Directions for this task:
The listing below holds a line with "lo_eqn = e5_0;" and a line with "(.a0(s), .a1(t), .s(lo_eqn), .y(me));". Reproduce those two lines exactly, plus everything between them.

Data extract:
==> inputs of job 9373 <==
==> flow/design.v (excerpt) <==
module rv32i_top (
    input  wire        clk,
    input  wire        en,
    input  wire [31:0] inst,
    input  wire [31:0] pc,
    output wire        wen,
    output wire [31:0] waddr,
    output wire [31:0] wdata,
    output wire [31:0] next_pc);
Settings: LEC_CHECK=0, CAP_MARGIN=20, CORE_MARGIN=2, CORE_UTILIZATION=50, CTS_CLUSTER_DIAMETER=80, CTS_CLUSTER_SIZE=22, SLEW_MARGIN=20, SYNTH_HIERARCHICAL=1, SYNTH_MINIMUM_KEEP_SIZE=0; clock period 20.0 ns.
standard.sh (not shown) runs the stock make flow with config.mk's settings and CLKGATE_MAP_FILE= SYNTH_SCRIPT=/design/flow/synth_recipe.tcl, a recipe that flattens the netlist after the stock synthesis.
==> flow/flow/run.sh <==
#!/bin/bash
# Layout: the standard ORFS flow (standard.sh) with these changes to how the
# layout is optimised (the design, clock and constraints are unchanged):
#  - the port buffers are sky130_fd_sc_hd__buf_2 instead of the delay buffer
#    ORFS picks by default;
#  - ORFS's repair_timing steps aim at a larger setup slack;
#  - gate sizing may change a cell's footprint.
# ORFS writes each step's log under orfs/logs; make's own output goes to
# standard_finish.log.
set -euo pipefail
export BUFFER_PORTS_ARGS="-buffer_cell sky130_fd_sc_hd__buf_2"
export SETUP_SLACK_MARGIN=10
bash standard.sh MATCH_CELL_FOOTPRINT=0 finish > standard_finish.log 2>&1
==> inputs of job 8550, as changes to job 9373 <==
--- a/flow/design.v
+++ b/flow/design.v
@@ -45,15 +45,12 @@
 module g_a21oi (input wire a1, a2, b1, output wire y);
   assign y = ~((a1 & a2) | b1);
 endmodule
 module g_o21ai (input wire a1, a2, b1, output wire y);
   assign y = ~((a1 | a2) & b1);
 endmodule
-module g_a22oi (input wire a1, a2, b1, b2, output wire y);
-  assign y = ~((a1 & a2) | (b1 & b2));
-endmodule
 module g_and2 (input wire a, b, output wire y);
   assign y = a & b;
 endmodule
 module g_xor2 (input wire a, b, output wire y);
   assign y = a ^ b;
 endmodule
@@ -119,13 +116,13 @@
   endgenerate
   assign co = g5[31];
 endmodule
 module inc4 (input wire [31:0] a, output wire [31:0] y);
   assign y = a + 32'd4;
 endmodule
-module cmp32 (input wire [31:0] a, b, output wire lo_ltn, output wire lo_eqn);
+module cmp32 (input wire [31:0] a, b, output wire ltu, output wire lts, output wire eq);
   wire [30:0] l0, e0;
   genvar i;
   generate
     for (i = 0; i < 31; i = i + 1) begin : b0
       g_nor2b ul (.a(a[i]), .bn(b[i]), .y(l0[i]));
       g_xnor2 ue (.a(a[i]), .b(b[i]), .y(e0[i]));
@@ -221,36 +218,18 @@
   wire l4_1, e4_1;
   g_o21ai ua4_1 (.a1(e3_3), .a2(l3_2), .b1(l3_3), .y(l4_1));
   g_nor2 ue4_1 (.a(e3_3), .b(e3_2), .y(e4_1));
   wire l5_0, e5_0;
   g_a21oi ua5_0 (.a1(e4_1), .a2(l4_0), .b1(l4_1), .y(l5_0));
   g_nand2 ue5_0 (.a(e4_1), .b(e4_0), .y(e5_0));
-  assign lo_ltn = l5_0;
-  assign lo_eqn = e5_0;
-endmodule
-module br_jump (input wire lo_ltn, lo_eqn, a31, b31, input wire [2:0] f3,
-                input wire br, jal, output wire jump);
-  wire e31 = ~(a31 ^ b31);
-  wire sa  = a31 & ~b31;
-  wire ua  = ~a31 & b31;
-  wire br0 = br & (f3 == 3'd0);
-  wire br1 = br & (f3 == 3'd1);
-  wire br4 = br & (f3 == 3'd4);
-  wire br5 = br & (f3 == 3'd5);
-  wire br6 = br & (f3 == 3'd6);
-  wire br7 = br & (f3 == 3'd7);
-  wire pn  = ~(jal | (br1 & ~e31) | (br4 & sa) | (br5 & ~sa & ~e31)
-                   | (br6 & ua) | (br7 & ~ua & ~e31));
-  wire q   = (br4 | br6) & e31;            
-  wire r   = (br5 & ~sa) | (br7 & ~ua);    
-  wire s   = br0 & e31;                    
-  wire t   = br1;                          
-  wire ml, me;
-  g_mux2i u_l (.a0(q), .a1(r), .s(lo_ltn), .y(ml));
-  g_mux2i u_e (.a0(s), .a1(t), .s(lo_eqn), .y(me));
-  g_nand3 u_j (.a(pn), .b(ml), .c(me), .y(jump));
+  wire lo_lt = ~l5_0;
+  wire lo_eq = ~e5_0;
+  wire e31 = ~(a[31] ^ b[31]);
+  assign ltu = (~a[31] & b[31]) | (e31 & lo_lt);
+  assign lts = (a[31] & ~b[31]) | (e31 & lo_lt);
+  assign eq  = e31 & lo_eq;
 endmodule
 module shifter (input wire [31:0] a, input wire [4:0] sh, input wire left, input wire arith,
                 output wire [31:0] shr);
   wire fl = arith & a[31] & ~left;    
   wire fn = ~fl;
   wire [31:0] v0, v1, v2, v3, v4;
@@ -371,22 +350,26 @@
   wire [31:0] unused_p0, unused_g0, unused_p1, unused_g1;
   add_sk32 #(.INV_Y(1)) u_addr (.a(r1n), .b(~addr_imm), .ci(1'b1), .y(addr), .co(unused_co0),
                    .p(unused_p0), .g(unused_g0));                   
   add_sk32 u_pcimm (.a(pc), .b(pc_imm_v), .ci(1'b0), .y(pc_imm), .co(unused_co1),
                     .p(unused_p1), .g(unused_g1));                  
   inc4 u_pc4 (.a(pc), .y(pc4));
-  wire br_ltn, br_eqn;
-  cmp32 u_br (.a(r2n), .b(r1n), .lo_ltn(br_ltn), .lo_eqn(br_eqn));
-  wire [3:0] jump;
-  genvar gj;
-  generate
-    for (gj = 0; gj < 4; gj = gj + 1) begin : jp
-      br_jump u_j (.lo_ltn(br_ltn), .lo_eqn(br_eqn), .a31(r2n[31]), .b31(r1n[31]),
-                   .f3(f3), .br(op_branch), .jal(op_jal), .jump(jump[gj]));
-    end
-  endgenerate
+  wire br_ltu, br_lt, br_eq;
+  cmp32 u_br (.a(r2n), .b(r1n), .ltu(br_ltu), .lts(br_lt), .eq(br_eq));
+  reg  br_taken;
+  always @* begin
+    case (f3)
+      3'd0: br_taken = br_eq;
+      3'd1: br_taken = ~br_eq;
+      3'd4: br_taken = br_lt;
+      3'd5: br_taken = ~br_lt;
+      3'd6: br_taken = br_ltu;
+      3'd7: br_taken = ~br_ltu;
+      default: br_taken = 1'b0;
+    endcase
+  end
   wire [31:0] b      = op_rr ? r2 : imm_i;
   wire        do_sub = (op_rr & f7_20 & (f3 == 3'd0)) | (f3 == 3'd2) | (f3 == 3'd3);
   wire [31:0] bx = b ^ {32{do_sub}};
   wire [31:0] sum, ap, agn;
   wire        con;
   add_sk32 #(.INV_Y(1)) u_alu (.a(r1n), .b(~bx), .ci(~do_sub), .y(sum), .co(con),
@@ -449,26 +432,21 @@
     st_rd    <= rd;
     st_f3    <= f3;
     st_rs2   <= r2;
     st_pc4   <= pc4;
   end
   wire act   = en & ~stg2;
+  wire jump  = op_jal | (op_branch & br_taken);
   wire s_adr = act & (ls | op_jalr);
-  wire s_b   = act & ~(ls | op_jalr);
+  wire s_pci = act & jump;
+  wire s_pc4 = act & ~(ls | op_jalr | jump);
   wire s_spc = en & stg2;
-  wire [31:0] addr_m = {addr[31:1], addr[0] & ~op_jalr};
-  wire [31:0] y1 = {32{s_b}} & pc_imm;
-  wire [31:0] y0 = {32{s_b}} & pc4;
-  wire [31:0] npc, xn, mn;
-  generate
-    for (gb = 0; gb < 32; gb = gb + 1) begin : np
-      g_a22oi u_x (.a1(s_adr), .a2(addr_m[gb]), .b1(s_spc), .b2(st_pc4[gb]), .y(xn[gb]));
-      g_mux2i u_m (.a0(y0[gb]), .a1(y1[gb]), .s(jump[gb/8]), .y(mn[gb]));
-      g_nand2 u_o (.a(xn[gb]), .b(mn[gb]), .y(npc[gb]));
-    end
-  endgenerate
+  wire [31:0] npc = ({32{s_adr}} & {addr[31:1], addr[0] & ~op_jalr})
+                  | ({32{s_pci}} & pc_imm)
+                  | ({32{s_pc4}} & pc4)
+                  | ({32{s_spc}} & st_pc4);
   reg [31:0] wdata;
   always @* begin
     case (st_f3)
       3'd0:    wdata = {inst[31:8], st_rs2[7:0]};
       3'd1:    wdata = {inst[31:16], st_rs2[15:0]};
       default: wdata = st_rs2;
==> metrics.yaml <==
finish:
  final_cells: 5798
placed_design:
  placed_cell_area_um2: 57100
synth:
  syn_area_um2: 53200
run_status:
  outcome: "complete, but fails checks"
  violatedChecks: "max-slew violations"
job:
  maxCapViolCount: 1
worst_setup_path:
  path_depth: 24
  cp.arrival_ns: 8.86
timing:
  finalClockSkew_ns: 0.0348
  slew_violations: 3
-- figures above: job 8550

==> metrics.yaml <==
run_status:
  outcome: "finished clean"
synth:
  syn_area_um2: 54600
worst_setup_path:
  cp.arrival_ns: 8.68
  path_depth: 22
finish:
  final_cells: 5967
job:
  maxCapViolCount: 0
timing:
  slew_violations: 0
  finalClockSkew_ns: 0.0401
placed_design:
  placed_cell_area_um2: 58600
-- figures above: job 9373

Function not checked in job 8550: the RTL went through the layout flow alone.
Background: an optimization exercise with open tools, aiming at small area. Do not read the settings as production practice.
RTL that was checked went through simulation tests only; none was proved equivalent to the original.
Power and IR drop assume default switching activity.

run Y:
==> flow/design.v (excerpt) <==
module top(
	input						clk,
	input						rst_n,
	input 	[8-1:0]	pixel_in,
	input						valid_in,
	input	[2-1:0]color_in,
	input						last_col_in,
	input						last_pic_in,
	input	[3-1:0]	mode_in,
	output 	[8-1:0]	pixel_out,
	output						valid_out,
	output  [2-1:0]color_out,
	output						last_col_out,
	output						last_pic_out,
	output						finish_operation
);
	reg	[8-1:0]	pixel_in_reg;    
	reg						valid_in_reg;    
	reg	[2-1:0]color_in_reg;    
	reg						last_col_in_reg; 
	reg						last_pic_in_reg; 
	reg	[3-1:0]	mode_reg;       
	reg	[8-1:0]	pixel_out_reg,   n_pixel_out_reg;
	reg						valid_out_reg,   n_valid_out_reg;
	reg	[2-1:0]color_out_reg,   n_color_out_reg;
	reg						last_col_out_reg,n_last_col_out_reg;
	reg						last_pic_out_reg,n_last_pic_out_reg;
	reg						finish_reg, n_finish_reg;
	assign pixel_out   		= pixel_out_reg;
	assign valid_out   		= valid_out_reg;
	assign color_out   		= color_out_reg;
	assign last_col_out		= last_col_out_reg;
	assign last_pic_out		= last_pic_out_reg;
  ...
Size: ~4100 cells after synthesis, roughly 1000 flip-flops, ~0.049 mm2 of cells after synthesis.
Settings: LEC_CHECK=0, CAP_MARGIN=20, CORE_MARGIN=2, CORE_UTILIZATION=40, SLEW_MARGIN=20; clock period 10.0 ns.
run.sh (not shown) runs the stock make flow with config.mk's settings and CLKGATE_MAP_FILE= SYNTH_SCRIPT=/design/flow/synth_recipe.tcl, a recipe that flattens the netlist after the stock synthesis.
Run Y completed end to end with timing, DRC and antenna clean.
Inputs modified between run Y and run D:
Settings: setting CTS_CLUSTER_SIZE to 20 for the first time; setting CTS_BUF_LIST to sky130_fd_sc_hd__clkbuf_4 for the first time.
Findings:
| portion of the clock cycle consumed by the worst path in the final layout | run D vs run Y | ≈ equal |. Measured against each other, run Y and run D differ in total via count in the routed design, the lower figure coming from run Y. Compared with run Y, run D shows a area added between synthesis and finish that is 0.46 points lower. Result for run Y and run D: all clean. Taking run Y as the reference, in run D non-clock buffer count shows an increase of 1.4%; area of all placed cells without fillers shows a reduction of about 0.4%; combinational group share of total power shows an increase of 1.2 points; worst path setup slack after routing shows an increase of 0.010 ns. Run D against run Y: proportion of synthesized chip area in sequential cells level; number of clock buffers in the layout moved up; average wire per standard cell moved down.

========
## cedar
top, a different RTL version from the one above (not shown whole).
For scale: roughly 3,900 cells after synthesis, about 930 flip-flops, about 32 I/O pins.
==> flow/design.v (excerpt) <==
module top(
	input						clk,
	input						rst_n,
	input 	[8-1:0]	pixel_in,
	input						valid_in,
	input	[2-1:0]color_in,
	input						last_col_in,
	input						last_pic_in,
	input	[3-1:0]	mode_in,
	output 	[8-1:0]	pixel_out,
	output						valid_out,
	output  [2-1:0]color_out,
	output						last_col_out,
	output						last_pic_out,
	output						finish_operation
);
clock: 10.0 ns
lec_check: 0
cap_margin: 20
core_margin: 2
core_utilization: 40
cts_buf_list: sky130_fd_sc_hd__clkbuf_16
cts_cluster_diameter: 60
cts_cluster_size: 25
slew_margin: 20
Setup changes, cedar to indigo
- CTS_CLUSTER_DIAMETER now 50, was 60
- CTS_CLUSTER_SIZE now 16, was 25
- CTS_BUF_LIST now sky130_fd_sc_hd__clkbuf_8, was sky130_fd_sc_hd__clkbuf_16
Results
- indigo completed; timing, DRC and antenna clean
- Going from cedar to indigo, worst hold margin comparable, maximum cell stage delay along the critical path lost 0.16 ns, post-layout instance area lower.
- Re remaining antenna violation count after routing: no difference whatsoever between indigo and cedar.
- As far as number of synthesized register bits is concerned, indigo and cedar perform about the same.
- Power dissipated by switching net loads (lower): indigo
- Of cedar and indigo, the higher total power belongs to cedar.
No functional check of the RTL was part of any run of this note.

========
Setup of P:
Another version of the RTL of top (not shown whole).
Size: roughly 930 flip-flops, ~0.047 sq mm of cells after synthesis.
export LEC_CHECK = 0
export CAP_MARGIN = 20
export CORE_MARGIN = 2
export CORE_UTILIZATION = 40
export CTS_BUF_LIST = sky130_fd_sc_hd__clkbuf_8
export CTS_CLUSTER_DIAMETER = 60
export CTS_CLUSTER_SIZE = 20
export SLEW_MARGIN = 20
create_clock -name core_clock -period 10.0 [get_ports {clk}]
Modified inputs, Q compared to P
Settings: CTS_CLUSTER_SIZE: 20 -> 30; CTS_CLUSTER_DIAMETER: 60 -> 80; CTS_BUF_LIST: sky130_fd_sc_hd__clkbuf_8 -> sky130_fd_sc_hd__clkbuf_16.
--- outcome ---
When the final numbers for P and Q were put side by side, the power share of the clock group turned out to be greater in P. Delta (Q minus P): routed wire length shows a reduction of about 0.7%, final worst-path cycle share shows an increase of 0.23 points, cell area after layout shows no meaningful change. Max H-tree depth reported by CTS across P and Q: P.
No run of this note included a check of the RTL's function; only the layout flow was run.

========
Another version of the RTL of top (not shown whole).
Size: roughly 3600 cells after synthesis, ~920 flip-flops, ~0.042 sq mm of cells after synthesis.
clock: 10.0 ns
lec_check: 0
abc_area: 1
cap_margin: 20
core_margin: 2
core_utilization: 75
slew_margin: 20
standard.sh (not shown) runs the stock make flow with config.mk's settings and CLKGATE_MAP_FILE= SYNTH_SCRIPT=/design/flow/synth_recipe.tcl, a recipe that flattens the netlist after the stock synthesis.
==> flow/flow/run.sh <==
#!/bin/bash
# The standard layout with two changes:
# - the synthesis maps with an area-oriented ABC script (flow/abc_area.script);
#   everything else in it is the standard flow's own synthesis script (synth_recipe.tcl)
# - clock tree synthesis adds no dummy loads (inverters that drive nothing)
set -euo pipefail
HERE=$(pwd)
cat > "$HERE/area_synth.tcl" <<EOT
proc abc {args} {
  set i [lsearch -exact \$args -script]
  if {\$i >= 0} { set args [lreplace \$args [expr {\$i+1}] [expr {\$i+1}] $HERE/flow/abc_area.script] }
  yosys abc {*}\$args
}
source $HERE/synth_recipe.tcl
EOT
bash standard.sh SYNTH_SCRIPT="$HERE/area_synth.tcl" \
  CTS_ARGS="-sink_clustering_enable -repair_clock_nets -dont_use_dummy_load -sink_clustering_size 16 -sink_clustering_max_diameter 50 -buf_list sky130_fd_sc_hd__clkbuf_8" \
  finish > standard.log 2>&1
==> flow/flow/abc_area.script <==
strash
dch -f
amap -m -F 3 -A 10
topo
stime -c
The starting point produced a clean layout.
Rerun with:
Settings changed: CORE_UTILIZATION 75 to 65.
=> Register-to-register slack improved by 0.17 ns; power shrinks by 0.53%; utilization shrinks by 10 points; die area grows by 15%; routed wire length shrinks by 5.3%; maximum frequency grows by 1.9%; count of clock-buffer cells in the layout grows by 6; global-route usage shrinks by 6.9 points; worst hold slack got worse by 0.12 ns.

port drivers added, routing unchanged:
Ports are ideal in the flow. The routed layouts listed here were re-timed in OpenROAD. Step 1 assumes that a clkbuf_16 drives the clock port and a buf_2 every other input. Step 2 moves the port delays by t, midway between the first and last clock arrival at a register: inputs arrive t later, outputs are due t later. That takes back most of the time a late clock gives input paths. Three values: ideal, step 1, step 2; two values: the first two.
run | t, ns | setup WS [ns] | worst hold slack (ns) | worst setup path at the end | clock arrival spread, ns
run Y | 0.751 | 0.547 / 0.547 / 0.547 | 0.326 / 0.326 / 0.326 | register to register | 0.095 / 0.094
run D | 1.200 | 0.557 / 0.557 / 0.557 | 0.308 / 0.308 / 0.308 | register to register | 0.157 / 0.157
cedar | 0.726 | 0.684 / 0.684 / 0.684 | 0.333 / 0.333 / 0.333 | register to register | 0.039 / 0.039
indigo | 0.823 | 0.624 / 0.624 / 0.624 | 0.336 / 0.336 / 0.336 | register to register | 0.054 / 0.054
P | 0.817 | 0.849 / 0.849 / 0.849 | 0.330 / 0.330 / 0.330 | register to register | 0.053 / 0.052
Q | 0.736 | 0.826 / 0.826 / 0.826 | 0.337 / 0.337 / 0.337 | register to register | 0.056 / 0.056
the first run of note 4 | 0.731 | 0.701 / 0.701 / 0.701 | 0.339 / 0.339 / 0.339 | register to register | 0.102 / 0.102
the second run of note 4 | 0.729 | 0.870 / 0.870 / 0.870 | 0.215 / 0.215 / 0.215 | register to register | 0.128 / 0.128
After both steps setup and hold are still met in every run listed.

Response:
-  assign lo_eqn = e5_0;
-endmodule
-module br_jump (input wire lo_ltn, lo_eqn, a31, b31, input wire [2:0] f3,
-                input wire br, jal, output wire jump);
-  wire e31 = ~(a31 ^ b31);
-  wire sa  = a31 & ~b31;
-  wire ua  = ~a31 & b31;
-  wire br0 = br & (f3 == 3'd0);
-  wire br1 = br & (f3 == 3'd1);
-  wire br4 = br & (f3 == 3'd4);
-  wire br5 = br & (f3 == 3'd5);
-  wire br6 = br & (f3 == 3'd6);
-  wire br7 = br & (f3 == 3'd7);
-  wire pn  = ~(jal | (br1 & ~e31) | (br4 & sa) | (br5 & ~sa & ~e31)
-                   | (br6 & ua) | (br7 & ~ua & ~e31));
-  wire q   = (br4 | br6) & e31;            
-  wire r   = (br5 & ~sa) | (br7 & ~ua);    
-  wire s   = br0 & e31;                    
-  wire t   = br1;                          
-  wire ml, me;
-  g_mux2i u_l (.a0(q), .a1(r), .s(lo_ltn), .y(ml));
-  g_mux2i u_e (.a0(s), .a1(t), .s(lo_eqn), .y(me));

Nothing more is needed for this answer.